• [TRY IT] From the data below, set down exactly the lines between the one holding "timing.fmax_mhz = 556" and the one holding "p_seq_share_pct = 47.8", inclusive, and no others.

• [DATA]

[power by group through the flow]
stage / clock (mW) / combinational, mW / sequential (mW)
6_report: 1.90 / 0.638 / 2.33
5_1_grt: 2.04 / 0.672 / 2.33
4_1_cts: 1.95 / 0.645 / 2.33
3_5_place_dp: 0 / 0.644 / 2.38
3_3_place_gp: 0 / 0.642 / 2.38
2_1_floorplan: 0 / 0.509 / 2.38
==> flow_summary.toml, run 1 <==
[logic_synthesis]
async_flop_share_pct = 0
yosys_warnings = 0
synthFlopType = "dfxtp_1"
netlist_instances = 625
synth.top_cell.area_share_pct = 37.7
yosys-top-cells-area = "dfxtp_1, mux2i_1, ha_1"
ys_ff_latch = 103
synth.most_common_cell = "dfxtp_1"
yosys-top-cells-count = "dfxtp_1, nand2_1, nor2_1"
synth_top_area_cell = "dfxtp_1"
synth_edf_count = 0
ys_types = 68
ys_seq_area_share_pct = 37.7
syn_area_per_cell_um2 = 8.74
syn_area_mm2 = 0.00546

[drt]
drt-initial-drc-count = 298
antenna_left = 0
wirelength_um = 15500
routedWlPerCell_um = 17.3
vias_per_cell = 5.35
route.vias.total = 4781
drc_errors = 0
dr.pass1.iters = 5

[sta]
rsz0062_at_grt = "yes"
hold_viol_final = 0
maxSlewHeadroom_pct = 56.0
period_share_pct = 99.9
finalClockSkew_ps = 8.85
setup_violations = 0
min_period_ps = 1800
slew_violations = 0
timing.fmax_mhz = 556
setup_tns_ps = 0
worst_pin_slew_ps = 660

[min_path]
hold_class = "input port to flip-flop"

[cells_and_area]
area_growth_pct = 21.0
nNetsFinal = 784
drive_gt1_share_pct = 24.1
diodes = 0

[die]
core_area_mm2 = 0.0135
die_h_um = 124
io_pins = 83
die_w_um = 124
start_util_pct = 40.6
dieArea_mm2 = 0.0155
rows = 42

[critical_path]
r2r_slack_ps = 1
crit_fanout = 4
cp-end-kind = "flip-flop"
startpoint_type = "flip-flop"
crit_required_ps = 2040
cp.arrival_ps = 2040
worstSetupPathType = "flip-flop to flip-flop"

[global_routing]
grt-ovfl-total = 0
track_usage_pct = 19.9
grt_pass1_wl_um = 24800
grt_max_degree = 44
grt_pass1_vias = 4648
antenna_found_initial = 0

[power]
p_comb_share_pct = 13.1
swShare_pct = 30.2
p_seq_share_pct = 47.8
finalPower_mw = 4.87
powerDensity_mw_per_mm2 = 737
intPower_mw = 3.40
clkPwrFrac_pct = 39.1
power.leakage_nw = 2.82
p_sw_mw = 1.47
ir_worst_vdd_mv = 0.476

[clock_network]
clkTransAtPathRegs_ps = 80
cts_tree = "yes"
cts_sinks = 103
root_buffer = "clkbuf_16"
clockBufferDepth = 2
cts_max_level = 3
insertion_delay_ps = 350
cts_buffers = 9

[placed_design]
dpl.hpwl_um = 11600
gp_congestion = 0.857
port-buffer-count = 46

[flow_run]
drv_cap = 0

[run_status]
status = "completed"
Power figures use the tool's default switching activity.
module image_sensor_exposure_sequencer
    import sensor_seq_pkg::*;
(
    input  wire logic        clk_i,
    input  wire logic        reset_i,
    input  wire logic        master_mode_i,
    input  wire logic        subsample_i,
    input  wire logic        nondestructive_readout_bit_i,
    input  wire logic [1:0]  pulse_granularity_i,
    input  wire logic [11:0] reset_length_lines_i,
    input  wire logic [11:0] dual_slope_line_threshold_i,
    input  wire logic [11:0] triple_slope_line_threshold_i,
    input  wire logic [11:0] frame_transfer_line_threshold_i,
    input  wire logic [8:0]  start_y_i,
    input  wire logic [7:0]  window_kernel_count_i,
    input  wire logic [2:0]  exposure_pin_i,
    input  wire logic [9:0]  adc_data_i,
    input  wire logic        pixel_ready_i,
    output logic      [2:0]  exposure_pin_o,
    output logic      [2:0]  exposure_pin_oe_o,
    output logic             pixel_reset_o,
    output logic      [1:0]  extra_reset_o,
    output logic             pixel_sample_o,
    output logic             frame_transfer_o,
    output logic             frame_valid_o,
    output logic             line_valid_o,
    output logic      [9:0]  row_address_o,
    output logic             pixel_valid_o,
    output logic      [9:0]  pixel_data_o
);
`include "sensor_seq_map.svh"

    typedef struct packed {
        logic        init;      // first cycle after reset release
        logic [1:0]  div;       // input clock divider
        logic        core_en;   // one-cycle core clock tick
        seq_state_e  st;        // readout phase
        logic [7:0]  phase_cnt; // ticks left in an overhead period
        logic [9:0]  pix_cnt;   // pixels sent in the current row
        logic [11:0] line_cnt;  // lines read since overhead end
        logic [9:0]  fv_lines;  // line-valid pulses inside the frame
        logic [9:0]  row;       // row pointer, may pass the last row
        logic        pix_reset; // internal pixel reset level
        logic [1:0]  extra;     // dual / triple slope reset levels
        logic [7:0]  ds_cnt;    // dual slope pulse ticks left
        logic [7:0]  ts_cnt;    // triple slope pulse ticks left
        logic        sample;    // internal pixel sample pulse
        logic [7:0]  smp_cnt;   // sample pulse ticks left
        logic [2:0]  ind;       // integration indicators
        logic        fv;        // frame valid
        logic        lv;        // line valid
        logic [2:0]  sync1;     // first synchroniser stage
        logic [2:0]  sync2;     // second synchroniser stage
        logic [2:0]  sync3;     // delayed copy for edge detection
        logic        pr_out;    // pixel reset after suppression
        logic [1:0]  ex_out;    // extra resets after suppression
        logic [2:0]  pin_oe;    // exposure pins driven in master mode
        logic        ft_out;    // registered frame overhead flag
    } seq_s;

    seq_s seq_reg;  // registered state
    seq_s seq_next; // next state

    logic       fifo_push;  // pixel word offered to the buffer
    logic       fifo_ready; // buffer can take a word
    logic       line_end;   // last pixel of a row taken
    logic       ft_start;   // frame transfer begins this cycle
    logic [7:0] reset_len;  // reset and overhead pulse length
    logic [7:0] sample_len; // sample pulse length

    // pulse length in input clocks: 4*(unit*(granularity+1)+tail); counted
    // in clocks so the length is exact wherever the start lands
    function automatic logic [7:0] pulse_len(input logic [1:0] g,
                                             input logic [7:0] tail);
        logic [7:0] ticks; // length in core ticks, at most 50
        ticks = 8'(`PULSE_UNIT * ({6'h00, g} + 8'h01)) + tail;
        pulse_len = {ticks[5:0], 2'b00};
    endfunction

    // next-state logic for divider, readout, exposure and framing
    always_comb begin
        logic [2:0]  act;      // slave pins, active high
        logic        all_now;  // all three pins asserted
        logic        all_was;  // all three asserted a cycle earlier
        logic [11:0] step;     // line counter step
        logic [11:0] cnt_new;  // line count after this line
        logic [9:0]  row_pix;  // pixels per row
        act      = ~seq_reg.sync2;
        all_now  = &act;
        all_was  = &(~seq_reg.sync3);
        step     = subsample_i ? `LINE_STEP_SUBSAMPLE : `LINE_STEP_NORMAL;
        cnt_new  = seq_reg.line_cnt + step;
        row_pix  = {window_kernel_count_i, 2'b00};
        reset_len  = pulse_len(pulse_granularity_i, `RESET_PULSE_TAIL);
        sample_len = pulse_len(pulse_granularity_i, `SAMPLE_PULSE_TAIL);
        line_end  = 1'b0;
        ft_start  = 1'b0;
        fifo_push = 1'b0;
        seq_next  = seq_reg;

        // core tick: second input edge after release, then every fourth
        seq_next.div     = seq_reg.div + 2'h1;
        seq_next.core_en = (seq_reg.div == `CORE_DIV_FIRE);

        // the second stage is decoded, its delayed copy for the edge; the first feeds it alone
        seq_next.sync1 = exposure_pin_i;
        seq_next.sync2 = seq_reg.sync1;
        seq_next.sync3 = seq_reg.sync2;

        // after release the counter start depends on subsampling
        if (seq_reg.init) begin
            seq_next.init      = 1'b0;
            seq_next.line_cnt  = subsample_i ? `LINE_START_SUBSAMPLE
                                             : `LINE_START_NORMAL;
            seq_next.row       = {1'b0, start_y_i};
            seq_next.phase_cnt = reset_len;
        end

        // extra reset and sample pulses count down in input clocks
        begin
            if (seq_reg.ds_cnt != 8'h00) begin
                seq_next.ds_cnt = seq_reg.ds_cnt - 8'h01;
                if (seq_reg.ds_cnt == 8'h01) begin
                    seq_next.extra[0] = 1'b0;
                    seq_next.ind[1]   = 1'b1;
                end
            end
            if (seq_reg.ts_cnt != 8'h00) begin
                seq_next.ts_cnt = seq_reg.ts_cnt - 8'h01;
                if (seq_reg.ts_cnt == 8'h01) begin
                    seq_next.extra[1] = 1'b0;
                    seq_next.ind[2]   = 1'b1;
                end
            end
            if (seq_reg.smp_cnt != 8'h00) begin
                seq_next.smp_cnt = seq_reg.smp_cnt - 8'h01;
                if (seq_reg.smp_cnt == 8'h01) begin
                    seq_next.sample = 1'b0;
                    seq_next.ind    = 3'b000;
                end
            end
        end

        // readout phases
        case (seq_reg.st)
            ST_ROW_OVERHEAD: begin
                if (!seq_reg.init) begin
                    if (seq_reg.phase_cnt <= 8'h01) begin
                        seq_next.st      = ST_PIXELS;
                        seq_next.pix_cnt = 10'h000;
                        seq_next.lv      = 1'b1;
                    end else begin
                        seq_next.phase_cnt = seq_reg.phase_cnt - 8'h01;
                    end
                end
            end
            ST_PIXELS: begin
                // a full buffer stalls the row, one pixel per clock
                if (fifo_ready) begin
                    fifo_push        = 1'b1;
                    seq_next.pix_cnt = seq_reg.pix_cnt + 10'h001;
                    if (seq_reg.pix_cnt + 10'h001 >= row_pix) begin
                        line_end = 1'b1;
                    end
                end
            end
            ST_FRAME_OVERHEAD: begin
                if (!seq_reg.init) begin
                    if (seq_reg.phase_cnt <= 8'h01) begin
                        seq_next.st        = ST_ROW_OVERHEAD;
                        seq_next.phase_cnt = reset_len;
                        seq_next.line_cnt  = subsample_i
                            ? `LINE_START_SUBSAMPLE
                            : `LINE_START_NORMAL;
                        seq_next.fv        = 1'b1;
                        seq_next.fv_lines  = 10'h000;
                        seq_next.row       = {1'b0, start_y_i};
                    end else begin
                        seq_next.phase_cnt = seq_reg.phase_cnt - 8'h01;
                    end
                end
            end
            default: begin
                seq_next.st = ST_ROW_OVERHEAD;
            end
        endcase

        // end of a row: step counters and compare thresholds
        if (line_end) begin
            seq_next.st        = ST_ROW_OVERHEAD;
            seq_next.phase_cnt = reset_len;
            seq_next.lv        = 1'b0;
            // the pointer keeps running past the last real row
            seq_next.row      = seq_reg.row + step[9:0];
            seq_next.line_cnt = cnt_new;
            if (seq_reg.fv) begin
                seq_next.fv_lines = seq_reg.fv_lines + 10'h001;
                if (master_mode_i &&
                    seq_reg.fv_lines + 10'h001 == `FRAME_LINES) begin
                    seq_next.fv = 1'b0;
                end
            end
            // thresholds only matter in master mode
            if (master_mode_i) begin
                if (cnt_new == reset_length_lines_i && seq_reg.pix_reset) begin
                    seq_next.pix_reset = 1'b0;
                    seq_next.ind[0]    = 1'b1;
                end
                if (cnt_new == dual_slope_line_threshold_i) begin
                    seq_next.extra[0] = 1'b1;
                    seq_next.ds_cnt   = reset_len;
                end
                if (cnt_new == triple_slope_line_threshold_i) begin
                    seq_next.extra[1] = 1'b1;
                    seq_next.ts_cnt   = reset_len;
                end
                if (cnt_new == frame_transfer_line_threshold_i) begin
                    ft_start = 1'b1;
                end
            end
        end

        // slave mode: exposure comes straight from the decoded pins
        if (!master_mode_i) begin
            seq_next.pix_reset = act[0] && !act[1] && !act[2];
            seq_next.extra[0]  = act[1] && !act[0] && !act[2];
            seq_next.extra[1]  = act[2] && !act[0] && !act[1];
            seq_next.ds_cnt    = 8'h00;
            seq_next.ts_cnt    = 8'h00;
            seq_next.ind       = 3'b000;
            if (all_now && !all_was) begin
                ft_start = 1'b1;
            end
        end

        // frame transfer: overhead period plus the sample pulse
        if (ft_start && seq_reg.st != ST_FRAME_OVERHEAD) begin
            seq_next.st        = ST_FRAME_OVERHEAD;
            seq_next.phase_cnt = reset_len;
            seq_next.sample    = 1'b1;
            seq_next.smp_cnt   = sample_len;
            seq_next.fv        = 1'b0;
            seq_next.lv        = 1'b0;
            if (master_mode_i) begin
                seq_next.pix_reset = 1'b1; // re-arm for the next frame
            end
        end

        // nondestructive readout keeps the pixel charge untouched
        seq_next.pr_out = seq_next.pix_reset &&
                          !nondestructive_readout_bit_i;
        seq_next.ex_out = seq_next.extra &
                          {2{!nondestructive_readout_bit_i}};
        seq_next.pin_oe = {3{master_mode_i}};
        seq_next.ft_out = (seq_next.st == ST_FRAME_OVERHEAD);
    end

    // state register; settings are ports, so reset leaves them alone
    always_ff @(posedge clk_i or posedge reset_i) begin
        if (reset_i) begin
            seq_reg           <= '0;
            seq_reg.init      <= 1'b1;
            seq_reg.st        <= ST_ROW_OVERHEAD;
            seq_reg.pix_reset <= 1'b1;
            seq_reg.sync1     <= 3'b111;
            seq_reg.sync2     <= 3'b111;
            seq_reg.sync3     <= 3'b111;
        end else begin
            seq_reg <= seq_next;
        end
    end

    // pixel buffer between converter and receiver
    pixel_fifo #(
        .WIDTH(`PIXEL_WIDTH),
        .DEPTH(`PIXEL_FIFO_DEPTH)
    ) u_fifo (
        .clk_i      (clk_i),
        .reset_i    (reset_i),
        .in_valid_i (fifo_push),
        .in_ready_o (fifo_ready),
        .in_data_i  (adc_data_i),
        .out_valid_o(pixel_valid_o),
        .out_ready_i(pixel_ready_i),
        .out_data_o (pixel_data_o)
    );

    assign exposure_pin_o    = seq_reg.ind;
    assign exposure_pin_oe_o = seq_reg.pin_oe;
    assign pixel_reset_o     = seq_reg.pr_out;
    assign extra_reset_o     = seq_reg.ex_out;
    assign pixel_sample_o    = seq_reg.sample;
    assign frame_transfer_o  = seq_reg.ft_out;
    assign frame_valid_o     = seq_reg.fv;
    assign line_valid_o      = seq_reg.lv;
    assign row_address_o     = seq_reg.row;

    // helper counters read only by the checks below
    logic [1:0] post_cnt; // edges since reset release, saturating
    logic [7:0] ds_high;  // ticks the dual slope pulse has been high
    logic [7:0] smp_high; // ticks the sample pulse has been high
    always_ff @(posedge clk_i or posedge reset_i) begin
        if (reset_i) begin
            post_cnt <= 2'h0;
            ds_high  <= 8'h00;
            smp_high <= 8'h00;
        end else begin
            post_cnt <= (post_cnt == 2'h3) ? post_cnt : post_cnt + 2'h1;
            ds_high  <= !seq_reg.extra[0] ? 8'h00 :
                        ds_high + 8'h01;
            smp_high <= !seq_reg.sample ? 8'h00 :
                        smp_high + 8'h01;
        end
    end

    function automatic logic [11:0] step_of_mode();
        step_of_mode = subsample_i ? `LINE_STEP_SUBSAMPLE
                                   : `LINE_STEP_NORMAL;
    endfunction
endmodule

• [SOLUTION BELOW]
timing.fmax_mhz = 556
setup_tns_ps = 0
worst_pin_slew_ps = 660

[min_path]
hold_class = "input port to flip-flop"

[cells_and_area]
area_growth_pct = 21.0
nNetsFinal = 784
drive_gt1_share_pct = 24.1
diodes = 0

[die]
core_area_mm2 = 0.0135
die_h_um = 124
io_pins = 83
die_w_um = 124
start_util_pct = 40.6
dieArea_mm2 = 0.0155
rows = 42

[critical_path]
r2r_slack_ps = 1
crit_fanout = 4
cp-end-kind = "flip-flop"
startpoint_type = "flip-flop"
crit_required_ps = 2040
cp.arrival_ps = 2040
worstSetupPathType = "flip-flop to flip-flop"

[global_routing]
grt-ovfl-total = 0
track_usage_pct = 19.9
grt_pass1_wl_um = 24800
grt_max_degree = 44
grt_pass1_vias = 4648
antenna_found_initial = 0

[power]
p_comb_share_pct = 13.1
swShare_pct = 30.2
p_seq_share_pct = 47.8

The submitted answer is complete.